• EXERCISE PROMPT
Locate the string "down" throughout the material and copy every line in which it occurs.

• DATA FOR PROCESSING
Start of Block
--- src/rtl/bcd_stopwatch_core_if.sv ---
// rtl/bcd_stopwatch_core_if.sv - command, status and display signal bundle for bcd_stopwatch_core
//
// Purpose: groups the controller-facing commands, the status/count outputs and
//          the 7-segment display outputs of the stopwatch core.
// Signals:
//   en, start, stop, clear, load, load_val, down, lap  commands into the core
//   running, expired, wrap, count_bcd                   status out of the core
//   seg, dp, an                                         display drive, active-low
// Modports: master drives commands and observes status; slave is the core.
interface bcd_stopwatch_core_if #(
    parameter int NUM_DIGITS = 4
);
    logic                    en;
    logic                    start;
    logic                    stop;
    logic                    clear;
    logic                    load;
    logic [4*NUM_DIGITS-1:0] load_val;
    logic                    down;
    logic                    lap;
    logic                    running;
    logic                    expired;
    logic                    wrap;
    logic [4*NUM_DIGITS-1:0] count_bcd;
    logic [6:0]              seg;
    logic                    dp;
    logic [NUM_DIGITS-1:0]   an;

    modport master (
        output en, start, stop, clear, load, load_val, down, lap,
        input  running, expired, wrap, count_bcd, seg, dp, an
    );

    modport slave (
        input  en, start, stop, clear, load, load_val, down, lap,
        output running, expired, wrap, count_bcd, seg, dp, an
    );
endinterface
## config.mk

```make
export PLATFORM = sky130hd
export DESIGN_NAME = screen_fb_arbiter
export DESIGN_NICKNAME = d
export VERILOG_FILES = /design/src/rtl/screen_fb_arbiter.sv
export SDC_FILE = /design/constraint.sdc
export NUM_CORES = 1
export LEC_CHECK = 0
export CAP_MARGIN = 20
export CORE_AREA = 2 2 75 113
export DETAILED_ROUTE_END_ITERATION = 12
export DIE_AREA = 0 0 77 115
export DONT_BUFFER_PORTS = 1
export PLACE_DENSITY = 0.6
export SLEW_MARGIN = 20
export SYNTH_ARGS = -nofsm -noshare
export SYNTH_HDL_FRONTEND = slang
export SYNTH_SLANG_ARGS = --single-unit
```

## constraint.sdc

```tcl
create_clock -name clk -period 2.1 [get_ports clk]
set_input_delay 0.42 -clock clk [delete_from_list [all_inputs] [get_ports clk]]
set_output_delay 0.42 -clock clk [all_outputs]
set_load 0.02 [all_outputs]
```

## src/rtl/screen_fb_arbiter.sv

```systemverilog
// Framebuffer arbiter: one single-port RAM shared by a display reader, two writers
// and a clear engine. A writer that has waited too long takes priority over the display.
module screen_fb_arbiter #(
  parameter int ADDR_W     = 10,
  parameter int DATA_W     = 8,
  parameter int STARVE_MAX = 15
) (
  input  logic              clk,
  input  logic              rst_btn,
  input  logic              disp_req,
  input  logic [ADDR_W-1:0] disp_addr,
  output logic              disp_ack,
  output logic              disp_valid,
  output logic [DATA_W-1:0] disp_data,
  input  logic              wr0_req,
  input  logic [ADDR_W-1:0] wr0_addr,
  input  logic [DATA_W-1:0] wr0_data,
  output logic              wr0_ack,
  input  logic              wr1_req,
  input  logic [ADDR_W-1:0] wr1_addr,
  input  logic [DATA_W-1:0] wr1_data,
  output logic              wr1_ack,
  input  logic              clr_start,
  input  logic [DATA_W-1:0] clr_value,
  output logic              clr_busy,
  output logic              clr_done,
  output logic              mem_en,
  output logic              mem_we,
  output logic [ADDR_W-1:0] mem_addr,
  output logic [DATA_W-1:0] mem_wdata,
  input  logic [DATA_W-1:0] mem_rdata
);

  localparam int CNT_W = (STARVE_MAX < 1) ? 1 : $clog2(STARVE_MAX + 1);
  localparam logic [CNT_W-1:0] CNT_MAX = CNT_W'(STARVE_MAX);

  typedef enum logic [1:0] {IDLE, CLEAR, DONE} clrState_t;
  typedef enum logic [2:0] {G_NONE, G_DISP, G_WR0, G_WR1, G_CLR} grant_t;

  clrState_t         state, stateNext;
  grant_t            grant;
  logic [ADDR_W-1:0] clrAddr;
  logic [DATA_W-1:0] clrValue;
  logic [CNT_W-1:0]  cnt0, cnt1;
  logic              rrPtr;
  logic              elig0, elig1, starve0, starve1;

  // A writer still seeing its ack is ineligible: its req has not had a chance to fall yet.
  always_comb begin
    elig0   = wr0_req && !wr0_ack && (state != CLEAR);
    elig1   = wr1_req && !wr1_ack && (state != CLEAR);
    starve0 = elig0 && (cnt0 == CNT_MAX);
    starve1 = elig1 && (cnt1 == CNT_MAX);
    grant   = G_NONE;
    if (starve0 && starve1)      grant = rrPtr ? G_WR1 : G_WR0;
    else if (starve0)            grant = G_WR0;
    else if (starve1)            grant = G_WR1;
    else if (disp_req)           grant = G_DISP;
    else if (elig0 && elig1)     grant = rrPtr ? G_WR1 : G_WR0;
    else if (elig0)              grant = G_WR0;
    else if (elig1)              grant = G_WR1;
    else if (state == CLEAR)     grant = G_CLR;
  end

  always_comb begin
    stateNext = state;
    case (state)
      IDLE:    if (clr_start) stateNext = CLEAR;
      CLEAR:   if (grant == G_CLR && clrAddr == '1) stateNext = DONE;
      DONE:    stateNext = IDLE;
      default: stateNext = IDLE;
    endcase
  end

  assign clr_busy  = (state == CLEAR);
  assign clr_done  = (state == DONE);
  assign disp_data = disp_valid ? mem_rdata : '0;

  always_ff @(posedge clk or posedge rst_btn) begin
    if (rst_btn) begin
      state      <= IDLE;
      clrAddr    <= '0;
      clrValue   <= '0;
      cnt0       <= '0;
      cnt1       <= '0;
      rrPtr      <= 1'b0;
      disp_ack   <= 1'b0;
      disp_valid <= 1'b0;
      wr0_ack    <= 1'b0;
      wr1_ack    <= 1'b0;
      mem_en     <= 1'b0;
      mem_we     <= 1'b0;
      mem_addr   <= '0;
      mem_wdata  <= '0;
    end else begin
      state      <= stateNext;
      mem_en     <= (grant != G_NONE);
      mem_we     <= (grant == G_WR0) || (grant == G_WR1) || (grant == G_CLR);
      disp_ack   <= (grant == G_DISP);
      wr0_ack    <= (grant == G_WR0);
      wr1_ack    <= (grant == G_WR1);
      disp_valid <= disp_ack;

      case (grant)
        G_DISP: mem_addr <= disp_addr;
        G_WR0: begin
          mem_addr  <= wr0_addr;
          mem_wdata <= wr0_data;
          rrPtr     <= 1'b1;
        end
        G_WR1: begin
          mem_addr  <= wr1_addr;
          mem_wdata <= wr1_data;
          rrPtr     <= 1'b0;
        end
        G_CLR: begin
          mem_addr  <= clrAddr;
          mem_wdata <= clrValue;
          clrAddr   <= clrAddr + ADDR_W'(1);
        end
        default: ;
      endcase

      if (state == IDLE && clr_start) begin
        clrValue <= clr_value;
        clrAddr  <= '0;
      end

      if (state == CLEAR || !wr0_req || grant == G_WR0) cnt0 <= '0;
      else if (cnt0 != CNT_MAX)                          cnt0 <= cnt0 + CNT_W'(1);
      if (state == CLEAR || !wr1_req || grant == G_WR1) cnt1 <= '0;
      else if (cnt1 != CNT_MAX)                          cnt1 <= cnt1 + CNT_W'(1);
    end
  end

endmodule
```
File: src/rtl/data_mem_responder_if.sv
// Data-memory request/response bundle between the computational unit and
// the data memory responder; master issues requests, slave answers them.
interface data_mem_responder_if #(
  parameter int DATA_W = 4,
  parameter int ADDR_W = 4
);
  logic [ADDR_W-1:0] addr;
  logic [DATA_W-1:0] wr_data;
  logic              wr_req;
  logic              rd_req;
  logic [DATA_W-1:0] dm;
  logic              dm_valid;
  logic              stall;
  logic              collision;
  logic              req_err;

  modport master (
    output addr, wr_data, wr_req, rd_req,
    input  dm, dm_valid, stall, collision, req_err
  );

  modport slave (
    input  addr, wr_data, wr_req, rd_req,
    output dm, dm_valid, stall, collision, req_err
  );
endinterface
End of Block
• ANSWER SPACE
//   en, start, stop, clear, load, load_val, down, lap  commands into the core
    logic                    down;
        output en, start, stop, clear, load, load_val, down, lap,
        input  en, start, stop, clear, load, load_val, down, lap,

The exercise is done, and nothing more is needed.